# night sights for pt 145 and 709



## TimothyS (Sep 14, 2009)

I've not been able to find any that will work on the millenium pro pt 145. I alos haven't found any for the 709 and I've not yet found a grip/pinky extension for the 709 slim either, however I did find that the keltec pf-9 extension will work. I would prefer a stock version or an extended mag maybe a 12 round version like the walther pps.tumbleweed


----------



## TimothyS (Sep 14, 2009)

I know I've added a couple other issue but my main concern is night sights.:smt023


----------



## TimothyS (Sep 14, 2009)

Nobody has anything to say about the my thread.

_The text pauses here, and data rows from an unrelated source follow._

This is an optimization exercise on Yosys and OpenROAD, whose aim is small area, not a production implementation. In this exercise RTL edits were held to simulation tests only and were not proved equivalent to the original.

==> trial 77 <==
==> flow/design.v (excerpt) <==
module fse_lms_updater (
   input  logic         clk,
   input  logic         i_reset,
   input  logic [7:0]   i_is_data_I,
   input  logic [7:0]   i_is_data_Q,
   input  logic         i_ctrl,
   input  logic         i_baud,
   input  logic [11:0]  i_fse_I,
   input  logic [11:0]  i_fse_Q,
   input  logic         i_en_rx,
   input  logic         i_en_lms,
   output logic [71:0]  o_taps_I,
   output logic [71:0]  o_taps_Q,
   output logic         o_en_taps,
   output logic         o_overrun
);
clock: 13.0 ns
lec_check: 0
cap_margin: 20
core_margin: 2
core_utilization: 40
slew_margin: 20
run.sh (not shown) runs the stock make flow with config.mk's settings and CLKGATE_MAP_FILE= SYNTH_SCRIPT=/design/flow/synth_recipe.tcl, a recipe that flattens the netlist after the stock synthesis.
==> build 89 (differences from trial 77) <==
--- a/flow/design.v
+++ b/flow/design.v
@@ -676,20 +676,14 @@
    wire dpr_t614 = (dpr_t561 & dpr_t560) | (dpr_t561 & dpr_t612) | (dpr_t560 & dpr_t612);
    wire dpr_t615 = dpr_t563 ^ dpr_t562 ^ dpr_t614;
    wire dpr_t616 = (dpr_t563 & dpr_t562) | (dpr_t563 & dpr_t614) | (dpr_t562 & dpr_t614);
    wire dpr_t617 = dpr_t565 ^ dpr_t564 ^ dpr_t616;
    wire dpr_t618 = (dpr_t565 & dpr_t564) | (dpr_t565 & dpr_t616) | (dpr_t564 & dpr_t616);
-   wire dpr_t619 = dpr_t567 ^ dpr_t566 ^ dpr_t618;
-   wire dpr_t620 = (dpr_t567 & dpr_t566) | (dpr_t567 & dpr_t618) | (dpr_t566 & dpr_t618);
-   wire dpr_t621 = dpr_t569 ^ dpr_t568 ^ dpr_t620;
-   wire dpr_t622 = (dpr_t569 & dpr_t568) | (dpr_t569 & dpr_t620) | (dpr_t568 & dpr_t620);
-   wire dpr_t623 = dpr_t571 ^ dpr_t570 ^ dpr_t622;
-   wire dpr_t624 = (dpr_t571 & dpr_t570) | (dpr_t571 & dpr_t622) | (dpr_t570 & dpr_t622);
-   wire [8:0] dpr_ha = {1'b1, dpr_t212, dpr_t585, dpr_t583, dpr_t581, dpr_t579, dpr_t577, dpr_t575, dpr_t573};
-   wire [8:0] dpr_hb = {1'b0, dpr_t586, dpr_t584, dpr_t582, dpr_t580, dpr_t578, dpr_t576, dpr_t574, dpr_t572};
-   wire [8:0] dpr_hs = dpr_ha + dpr_hb + {8'd0, dpr_t624};
-   assign w_nI = {dpr_hs, dpr_t623, dpr_t621, dpr_t619, dpr_t617, dpr_t615, dpr_t613, dpr_t611, dpr_t609, dpr_t607, dpr_t605, dpr_t603, dpr_t601};
+   wire [11:0] dpr_ha = {1'b1, dpr_t212, dpr_t585, dpr_t583, dpr_t581, dpr_t579, dpr_t577, dpr_t575, dpr_t573, dpr_t571, dpr_t569, dpr_t567};
+   wire [11:0] dpr_hb = {1'b0, dpr_t586, dpr_t584, dpr_t582, dpr_t580, dpr_t578, dpr_t576, dpr_t574, dpr_t572, dpr_t570, dpr_t568, dpr_t566};
+   wire [11:0] dpr_hs = dpr_ha + dpr_hb + {11'd0, dpr_t618};
+   assign w_nI = {dpr_hs, dpr_t617, dpr_t615, dpr_t613, dpr_t611, dpr_t609, dpr_t607, dpr_t605, dpr_t603, dpr_t601};
    wire dpi_t1 = ~(w_eQ[0] & w_rI[0]);
    wire dpi_t2 = (w_eI[0] & w_rQ[0]);
    wire dpi_t3 = ~(w_eQ[0] & w_rI[1]);
    wire dpi_t4 = ~(w_eQ[1] & w_rI[0]);
    wire dpi_t5 = (w_eI[0] & w_rQ[1]);
@@ -1306,20 +1300,14 @@
    wire dpi_t616 = (dpi_t563 & dpi_t562) | (dpi_t563 & dpi_t614) | (dpi_t562 & dpi_t614);
    wire dpi_t617 = dpi_t565 ^ dpi_t564 ^ dpi_t616;
    wire dpi_t618 = (dpi_t565 & dpi_t564) | (dpi_t565 & dpi_t616) | (dpi_t564 & dpi_t616);
    wire dpi_t619 = dpi_t567 ^ dpi_t566 ^ dpi_t618;
    wire dpi_t620 = (dpi_t567 & dpi_t566) | (dpi_t567 & dpi_t618) | (dpi_t566 & dpi_t618);
-   wire dpi_t621 = dpi_t569 ^ dpi_t568 ^ dpi_t620;
-   wire dpi_t622 = (dpi_t569 & dpi_t568) | (dpi_t569 & dpi_t620) | (dpi_t568 & dpi_t620);
-   wire dpi_t623 = dpi_t571 ^ dpi_t570 ^ dpi_t622;
-   wire dpi_t624 = (dpi_t571 & dpi_t570) | (dpi_t571 & dpi_t622) | (dpi_t570 & dpi_t622);
-   wire dpi_t625 = dpi_t573 ^ dpi_t572 ^ dpi_t624;
-   wire dpi_t626 = (dpi_t573 & dpi_t572) | (dpi_t573 & dpi_t624) | (dpi_t572 & dpi_t624);
-   wire [8:0] dpi_ha = {1'b1, dpi_t212, dpi_t587, dpi_t585, dpi_t583, dpi_t581, dpi_t579, dpi_t577, dpi_t575};
-   wire [8:0] dpi_hb = {1'b0, dpi_t588, dpi_t586, dpi_t584, dpi_t582, dpi_t580, dpi_t578, dpi_t576, dpi_t574};
-   wire [8:0] dpi_hs = dpi_ha + dpi_hb + {8'd0, dpi_t626};
-   assign w_nQ = {dpi_hs, dpi_t625, dpi_t623, dpi_t621, dpi_t619, dpi_t617, dpi_t615, dpi_t613, dpi_t611, dpi_t609, dpi_t607, dpi_t605, dpi_t603};
+   wire [11:0] dpi_ha = {1'b1, dpi_t212, dpi_t587, dpi_t585, dpi_t583, dpi_t581, dpi_t579, dpi_t577, dpi_t575, dpi_t573, dpi_t571, dpi_t569};
+   wire [11:0] dpi_hb = {1'b0, dpi_t588, dpi_t586, dpi_t584, dpi_t582, dpi_t580, dpi_t578, dpi_t576, dpi_t574, dpi_t572, dpi_t570, dpi_t568};
+   wire [11:0] dpi_hs = dpi_ha + dpi_hb + {11'd0, dpi_t620};
+   assign w_nQ = {dpi_hs, dpi_t619, dpi_t617, dpi_t615, dpi_t613, dpi_t611, dpi_t609, dpi_t607, dpi_t605, dpi_t603};
    logic [19:0] w_sI, w_sQ;
    assign w_sI = (w_nI[20] != w_nI[19]) ? {w_nI[20], {19{~w_nI[20]}}} : w_nI[19:0];
    assign w_sQ = (w_nQ[20] != w_nQ[19]) ? {w_nQ[20], {19{~w_nQ[20]}}} : w_nQ[19:0];
    always_ff @(posedge clk) begin
       if (w_step) begin
==> results.txt <==
metric	trial 77	build 89
Relative slew slack	31.8%	25.8%
Via count of the first global-routing pass	21615	21861
Sequential area share after synthesis	56.3%	56.2%
Synthesized netlist net count	3170	3129
Estimated wirelength of the detail-placed design	52.2 mm	51.3 mm
Met3 capacity usage during global routing	2.41%	2.41%
Run status	complete, no violations	complete, no violations
Area of combinational cells with multiple inputs	0.0141 mm²	0.0142 mm²
Setup crit start	r_eI[2]	r_eI[0]
Core Region	0.0917 mm²	0.0918 mm²
Area of the die	0.0950 mm²	0.0952 mm²
Die height	308 µm	309 µm
Layout fillers	7969	8036
Cell Area, Synth	0.0370 mm²	0.0371 mm²
Transition at the pin with the smallest max-transition slack	1.02 ns	1.11 ns
Effective utilization at floorplan	40.4%	40.4%
Worst-case register-to-register setup slack	0.61 ns	1.93 ns
Cell total after placement	4001	4000
Critical path data arrival time	12.72 ns	11.38 ns
Arithmetic-cell share of the synthesized area counting full adders, half adders and majority gates	22.0%	21.9%
Data required time at the worst endpoint	13.33 ns	13.32 ns
CTS buffer count	76	75
Final-stage net count	3373	3314
Count of buffering cells on the critical path with inverters included	5	6

==> static timing again, ports no longer ideal <==
The flow's constraints put no driver on any port. The routed layouts listed below were extracted and timed again, unchanged, in two steps.
Step 1: set_driving_cell puts a clkbuf_16 on clk and a buf_2 on each other input, an assumption about the parent block.
Step 2 adds t to the input delays and takes it off the output delays; t is the mean of the earliest and latest rising clock arrival at the registers after step 1. Input paths then give back, and output paths get back, about the clock's delay inside the block.
a / b / c = ideal / step 1 / step 2; a / b = the first two.
| run | shift t [ns] | setup slack, ns | hold slack, ns | clock arrival spread, ns | slew at the worst register clock pin (ns) |
|---|---|---|---|---|---|
| trial 77 | 0.675 | 0.611 / 0.611 / 0.611 | 0.407 / 0.407 / 0.407 | 0.048 / 0.048 | 0.07 / 0.07 |
| build 89 | 0.668 | 1.933 / 1.933 / 1.933 | 0.407 / 0.407 / 0.407 | 0.042 / 0.042 | 0.06 / 0.06 |
After both steps every run listed still meets setup and hold.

I picked up a keltec pinky extension and it fits but it doesn't look quite factory. Its looks good and does the job


----------



## Nerostarr (Jul 19, 2009)

TimothyS How's the 709 slim working for you? I've had mine for several months now and it has worked great.
I have been searching for night sights just as you, but still no luck. Sooner or later someone will make a set.
My 709 has 750 rounds through it so far and it's accuracy keeps impressing me at the range.


----------



## Martywj (Oct 10, 2009)

TimothyS said:


> Nobody has anything to say about the my thread. I picked up a keltec pinky extension and it fits but it doesn't look quite factory. Its looks good and does the job


Do you have any pics of the extenstion? We are interested in doing this to my wife's 709 when we get it back from Taurus.
Marty


----------



## Martywj (Oct 10, 2009)

TimothyS said:


> I know I've added a couple other issue but my main concern is night sights.:smt023


I have not been able to find a source for night sights for the 709 or my Mil Pro PT140 either. I continue to look.
Marty


----------



## bruce333 (Sep 1, 2006)

the 709 hasn't been out long enough to be able to find parts on the after market

here's another thread on mil pros

http://www.handgunforum.net/showthread.php?p=151342


----------